** The data follows **

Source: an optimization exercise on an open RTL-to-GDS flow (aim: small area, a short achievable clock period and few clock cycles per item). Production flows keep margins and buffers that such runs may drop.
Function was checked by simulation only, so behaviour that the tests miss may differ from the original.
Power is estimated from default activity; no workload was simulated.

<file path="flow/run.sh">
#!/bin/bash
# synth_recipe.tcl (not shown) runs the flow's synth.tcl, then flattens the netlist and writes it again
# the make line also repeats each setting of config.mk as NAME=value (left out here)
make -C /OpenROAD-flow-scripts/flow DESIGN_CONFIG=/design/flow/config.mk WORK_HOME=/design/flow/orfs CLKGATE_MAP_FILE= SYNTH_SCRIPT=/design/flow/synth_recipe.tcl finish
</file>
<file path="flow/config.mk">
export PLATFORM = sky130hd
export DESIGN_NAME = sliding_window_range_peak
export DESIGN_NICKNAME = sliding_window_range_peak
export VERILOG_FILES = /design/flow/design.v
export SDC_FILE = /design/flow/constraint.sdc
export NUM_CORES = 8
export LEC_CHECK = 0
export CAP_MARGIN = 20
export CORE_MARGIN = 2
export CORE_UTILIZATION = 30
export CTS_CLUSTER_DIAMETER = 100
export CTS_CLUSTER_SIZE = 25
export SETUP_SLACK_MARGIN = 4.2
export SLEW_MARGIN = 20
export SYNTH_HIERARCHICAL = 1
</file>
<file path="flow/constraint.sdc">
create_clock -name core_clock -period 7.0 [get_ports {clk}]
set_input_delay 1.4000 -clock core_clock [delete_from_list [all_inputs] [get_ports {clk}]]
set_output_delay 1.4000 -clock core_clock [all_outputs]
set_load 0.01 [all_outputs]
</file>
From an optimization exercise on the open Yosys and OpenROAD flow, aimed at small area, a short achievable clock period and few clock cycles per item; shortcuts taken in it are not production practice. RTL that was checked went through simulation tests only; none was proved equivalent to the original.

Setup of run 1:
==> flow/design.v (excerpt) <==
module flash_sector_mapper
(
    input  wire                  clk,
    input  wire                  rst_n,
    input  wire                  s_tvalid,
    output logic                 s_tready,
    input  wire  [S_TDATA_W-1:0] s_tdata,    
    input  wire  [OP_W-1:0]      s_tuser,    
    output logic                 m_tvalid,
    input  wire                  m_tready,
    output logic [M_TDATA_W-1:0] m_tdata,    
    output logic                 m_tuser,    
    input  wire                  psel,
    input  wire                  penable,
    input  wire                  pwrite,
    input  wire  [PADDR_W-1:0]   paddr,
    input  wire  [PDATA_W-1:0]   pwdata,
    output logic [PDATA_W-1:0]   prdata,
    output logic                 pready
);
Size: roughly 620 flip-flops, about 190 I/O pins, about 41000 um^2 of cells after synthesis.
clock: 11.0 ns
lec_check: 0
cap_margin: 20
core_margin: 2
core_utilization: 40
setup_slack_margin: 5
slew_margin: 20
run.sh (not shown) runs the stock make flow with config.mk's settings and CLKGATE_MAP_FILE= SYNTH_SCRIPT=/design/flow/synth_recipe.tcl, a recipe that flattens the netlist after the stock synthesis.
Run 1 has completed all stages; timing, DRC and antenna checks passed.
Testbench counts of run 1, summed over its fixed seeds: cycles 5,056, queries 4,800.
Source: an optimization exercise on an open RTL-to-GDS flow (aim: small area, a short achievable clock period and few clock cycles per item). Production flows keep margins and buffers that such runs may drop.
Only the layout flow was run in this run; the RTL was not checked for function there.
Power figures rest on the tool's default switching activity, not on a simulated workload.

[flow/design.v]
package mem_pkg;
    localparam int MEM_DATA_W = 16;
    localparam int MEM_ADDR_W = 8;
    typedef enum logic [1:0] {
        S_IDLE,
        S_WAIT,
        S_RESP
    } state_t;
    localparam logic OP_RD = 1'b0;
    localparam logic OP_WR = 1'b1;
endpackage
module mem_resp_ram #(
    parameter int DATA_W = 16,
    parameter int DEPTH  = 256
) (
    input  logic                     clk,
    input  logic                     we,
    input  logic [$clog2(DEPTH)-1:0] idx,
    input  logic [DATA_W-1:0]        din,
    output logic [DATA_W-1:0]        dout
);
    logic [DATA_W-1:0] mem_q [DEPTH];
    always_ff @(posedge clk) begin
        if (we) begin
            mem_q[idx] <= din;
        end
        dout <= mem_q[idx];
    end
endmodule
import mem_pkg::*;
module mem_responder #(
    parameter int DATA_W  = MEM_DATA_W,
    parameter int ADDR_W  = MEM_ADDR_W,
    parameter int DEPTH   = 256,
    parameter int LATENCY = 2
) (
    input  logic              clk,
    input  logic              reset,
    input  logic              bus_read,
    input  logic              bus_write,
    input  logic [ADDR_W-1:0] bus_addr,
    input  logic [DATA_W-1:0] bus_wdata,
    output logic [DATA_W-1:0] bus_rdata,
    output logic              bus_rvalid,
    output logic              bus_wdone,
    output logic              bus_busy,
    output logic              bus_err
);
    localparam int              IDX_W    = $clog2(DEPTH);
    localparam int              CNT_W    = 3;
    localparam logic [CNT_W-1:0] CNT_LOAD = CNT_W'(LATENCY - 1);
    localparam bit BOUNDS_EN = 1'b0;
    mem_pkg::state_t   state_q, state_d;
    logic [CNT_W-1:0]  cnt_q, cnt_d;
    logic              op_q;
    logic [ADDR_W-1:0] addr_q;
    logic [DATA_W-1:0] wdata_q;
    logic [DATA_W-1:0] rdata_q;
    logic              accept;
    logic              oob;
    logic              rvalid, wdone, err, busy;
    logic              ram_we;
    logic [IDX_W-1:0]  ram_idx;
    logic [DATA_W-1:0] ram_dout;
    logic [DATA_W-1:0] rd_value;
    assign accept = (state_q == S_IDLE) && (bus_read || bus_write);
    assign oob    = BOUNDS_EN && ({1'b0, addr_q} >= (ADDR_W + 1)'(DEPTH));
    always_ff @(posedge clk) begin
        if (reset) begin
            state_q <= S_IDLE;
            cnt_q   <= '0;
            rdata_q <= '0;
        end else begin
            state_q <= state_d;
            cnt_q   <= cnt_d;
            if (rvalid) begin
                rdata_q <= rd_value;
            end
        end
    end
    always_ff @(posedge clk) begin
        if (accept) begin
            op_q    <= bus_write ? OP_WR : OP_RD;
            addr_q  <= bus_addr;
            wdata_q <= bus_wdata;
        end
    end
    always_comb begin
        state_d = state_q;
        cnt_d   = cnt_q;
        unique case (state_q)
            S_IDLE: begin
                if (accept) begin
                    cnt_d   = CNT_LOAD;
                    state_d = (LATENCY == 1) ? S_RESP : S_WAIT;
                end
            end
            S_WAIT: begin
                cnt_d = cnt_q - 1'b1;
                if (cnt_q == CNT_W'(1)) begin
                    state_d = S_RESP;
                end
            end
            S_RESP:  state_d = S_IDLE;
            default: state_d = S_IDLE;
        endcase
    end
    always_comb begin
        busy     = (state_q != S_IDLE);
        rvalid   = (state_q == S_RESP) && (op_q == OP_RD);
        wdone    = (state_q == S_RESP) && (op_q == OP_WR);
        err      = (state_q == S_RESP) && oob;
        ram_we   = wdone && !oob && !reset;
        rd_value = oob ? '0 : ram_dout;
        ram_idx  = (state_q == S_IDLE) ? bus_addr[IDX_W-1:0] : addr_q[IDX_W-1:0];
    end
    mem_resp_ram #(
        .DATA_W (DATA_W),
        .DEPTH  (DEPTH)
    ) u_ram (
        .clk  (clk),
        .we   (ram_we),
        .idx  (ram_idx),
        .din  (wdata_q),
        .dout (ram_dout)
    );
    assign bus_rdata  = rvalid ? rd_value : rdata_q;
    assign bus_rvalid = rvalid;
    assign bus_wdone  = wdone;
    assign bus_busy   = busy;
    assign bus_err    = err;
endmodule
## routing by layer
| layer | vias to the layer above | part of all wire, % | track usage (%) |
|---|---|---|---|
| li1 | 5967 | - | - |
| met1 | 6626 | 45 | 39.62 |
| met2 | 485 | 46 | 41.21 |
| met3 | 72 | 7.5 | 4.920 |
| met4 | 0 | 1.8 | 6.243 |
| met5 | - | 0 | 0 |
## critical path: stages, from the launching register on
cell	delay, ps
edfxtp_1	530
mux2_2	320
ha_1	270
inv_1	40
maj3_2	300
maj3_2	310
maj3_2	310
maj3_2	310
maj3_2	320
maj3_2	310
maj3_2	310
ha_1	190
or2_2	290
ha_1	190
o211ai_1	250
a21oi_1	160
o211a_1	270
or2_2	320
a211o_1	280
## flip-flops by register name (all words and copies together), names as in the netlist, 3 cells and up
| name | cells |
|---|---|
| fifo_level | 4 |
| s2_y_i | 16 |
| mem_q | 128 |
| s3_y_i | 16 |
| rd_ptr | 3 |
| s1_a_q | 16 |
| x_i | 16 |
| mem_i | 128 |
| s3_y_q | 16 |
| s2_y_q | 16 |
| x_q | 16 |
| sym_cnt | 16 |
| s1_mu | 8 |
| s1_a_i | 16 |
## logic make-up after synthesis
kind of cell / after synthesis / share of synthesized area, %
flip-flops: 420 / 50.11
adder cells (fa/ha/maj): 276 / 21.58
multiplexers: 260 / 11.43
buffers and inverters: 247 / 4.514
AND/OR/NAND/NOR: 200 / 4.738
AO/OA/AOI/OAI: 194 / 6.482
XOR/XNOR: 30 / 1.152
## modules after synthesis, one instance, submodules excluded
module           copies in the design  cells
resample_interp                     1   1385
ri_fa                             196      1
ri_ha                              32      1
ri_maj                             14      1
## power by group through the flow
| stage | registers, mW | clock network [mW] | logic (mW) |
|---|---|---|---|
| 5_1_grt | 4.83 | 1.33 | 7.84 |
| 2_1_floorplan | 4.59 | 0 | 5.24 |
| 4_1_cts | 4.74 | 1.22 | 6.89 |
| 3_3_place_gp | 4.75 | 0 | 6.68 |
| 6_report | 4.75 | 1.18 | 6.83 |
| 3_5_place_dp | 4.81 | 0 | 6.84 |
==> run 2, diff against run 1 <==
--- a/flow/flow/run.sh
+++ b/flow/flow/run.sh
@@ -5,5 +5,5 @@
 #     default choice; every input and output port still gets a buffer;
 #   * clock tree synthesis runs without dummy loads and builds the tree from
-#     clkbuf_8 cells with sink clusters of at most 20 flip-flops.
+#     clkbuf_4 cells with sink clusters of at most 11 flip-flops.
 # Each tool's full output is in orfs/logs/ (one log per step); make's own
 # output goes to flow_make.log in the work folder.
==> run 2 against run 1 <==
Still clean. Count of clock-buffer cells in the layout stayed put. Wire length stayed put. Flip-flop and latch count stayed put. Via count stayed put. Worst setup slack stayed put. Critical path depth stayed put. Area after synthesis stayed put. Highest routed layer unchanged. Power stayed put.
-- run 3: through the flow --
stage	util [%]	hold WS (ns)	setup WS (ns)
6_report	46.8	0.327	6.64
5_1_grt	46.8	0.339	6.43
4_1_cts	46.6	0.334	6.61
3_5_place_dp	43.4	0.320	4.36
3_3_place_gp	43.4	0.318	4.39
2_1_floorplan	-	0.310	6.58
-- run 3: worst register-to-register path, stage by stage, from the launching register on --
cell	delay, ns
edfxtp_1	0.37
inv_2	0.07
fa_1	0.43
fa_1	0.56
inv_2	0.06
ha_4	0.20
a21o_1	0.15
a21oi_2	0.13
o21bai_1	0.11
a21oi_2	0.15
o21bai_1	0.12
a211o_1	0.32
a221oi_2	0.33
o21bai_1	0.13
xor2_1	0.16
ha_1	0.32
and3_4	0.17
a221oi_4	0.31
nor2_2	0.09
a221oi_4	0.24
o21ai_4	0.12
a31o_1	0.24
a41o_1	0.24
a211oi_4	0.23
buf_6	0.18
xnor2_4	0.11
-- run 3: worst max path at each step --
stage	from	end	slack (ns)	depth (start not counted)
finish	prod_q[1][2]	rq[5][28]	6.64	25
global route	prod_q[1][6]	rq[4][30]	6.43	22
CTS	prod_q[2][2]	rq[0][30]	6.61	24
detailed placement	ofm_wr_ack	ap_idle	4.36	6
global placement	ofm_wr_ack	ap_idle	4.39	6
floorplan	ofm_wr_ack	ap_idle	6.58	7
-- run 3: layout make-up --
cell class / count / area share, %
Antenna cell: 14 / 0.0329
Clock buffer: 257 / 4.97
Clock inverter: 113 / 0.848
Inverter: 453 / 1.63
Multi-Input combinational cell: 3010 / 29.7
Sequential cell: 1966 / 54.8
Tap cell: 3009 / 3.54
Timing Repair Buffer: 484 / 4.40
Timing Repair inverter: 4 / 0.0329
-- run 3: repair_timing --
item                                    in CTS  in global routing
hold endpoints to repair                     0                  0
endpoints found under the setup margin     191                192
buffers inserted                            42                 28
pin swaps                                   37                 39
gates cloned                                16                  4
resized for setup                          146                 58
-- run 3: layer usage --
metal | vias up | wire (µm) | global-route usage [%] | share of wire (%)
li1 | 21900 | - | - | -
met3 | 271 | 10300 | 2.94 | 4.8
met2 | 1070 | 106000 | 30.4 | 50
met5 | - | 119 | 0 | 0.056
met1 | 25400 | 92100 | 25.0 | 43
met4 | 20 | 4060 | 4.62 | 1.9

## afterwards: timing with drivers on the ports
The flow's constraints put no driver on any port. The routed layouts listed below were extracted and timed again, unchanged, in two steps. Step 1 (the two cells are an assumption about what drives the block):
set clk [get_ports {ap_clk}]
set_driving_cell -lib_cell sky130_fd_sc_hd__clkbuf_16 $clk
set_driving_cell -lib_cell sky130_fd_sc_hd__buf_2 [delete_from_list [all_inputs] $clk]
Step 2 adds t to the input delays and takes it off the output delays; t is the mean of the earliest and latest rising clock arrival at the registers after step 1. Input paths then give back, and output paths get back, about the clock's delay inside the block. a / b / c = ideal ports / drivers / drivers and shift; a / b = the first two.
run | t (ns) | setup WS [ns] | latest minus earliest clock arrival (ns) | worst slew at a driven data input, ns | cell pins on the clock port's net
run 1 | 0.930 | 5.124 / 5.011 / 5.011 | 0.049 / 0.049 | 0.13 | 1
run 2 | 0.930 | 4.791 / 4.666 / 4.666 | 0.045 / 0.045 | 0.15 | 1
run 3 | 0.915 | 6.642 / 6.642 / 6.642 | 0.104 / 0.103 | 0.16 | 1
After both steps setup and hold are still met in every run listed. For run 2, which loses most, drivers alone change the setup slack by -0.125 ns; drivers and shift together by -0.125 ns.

** End of The data **

**Assigned task**: Output the lines above between the one holding "## routing by layer" and the one holding "XOR/XNOR: 30 / 1.152", inclusive, with nothing before or after them.

**Reply to the task**:
## routing by layer
| layer | vias to the layer above | part of all wire, % | track usage (%) |
|---|---|---|---|
| li1 | 5967 | - | - |
| met1 | 6626 | 45 | 39.62 |
| met2 | 485 | 46 | 41.21 |
| met3 | 72 | 7.5 | 4.920 |
| met4 | 0 | 1.8 | 6.243 |
| met5 | - | 0 | 0 |
## critical path: stages, from the launching register on
cell	delay, ps
edfxtp_1	530
mux2_2	320
ha_1	270
inv_1	40
maj3_2	300
maj3_2	310
maj3_2	310
maj3_2	310
maj3_2	320
maj3_2	310
maj3_2	310
ha_1	190
or2_2	290
ha_1	190
o211ai_1	250
a21oi_1	160
o211a_1	270
or2_2	320
a211o_1	280
## flip-flops by register name (all words and copies together), names as in the netlist, 3 cells and up
| name | cells |
|---|---|
| fifo_level | 4 |
| s2_y_i | 16 |
| mem_q | 128 |
| s3_y_i | 16 |
| rd_ptr | 3 |
| s1_a_q | 16 |
| x_i | 16 |
| mem_i | 128 |
| s3_y_q | 16 |
| s2_y_q | 16 |
| x_q | 16 |
| sym_cnt | 16 |
| s1_mu | 8 |
| s1_a_i | 16 |
## logic make-up after synthesis
kind of cell / after synthesis / share of synthesized area, %
flip-flops: 420 / 50.11
adder cells (fa/ha/maj): 276 / 21.58
multiplexers: 260 / 11.43
buffers and inverters: 247 / 4.514
AND/OR/NAND/NOR: 200 / 4.738
AO/OA/AOI/OAI: 194 / 6.482
XOR/XNOR: 30 / 1.152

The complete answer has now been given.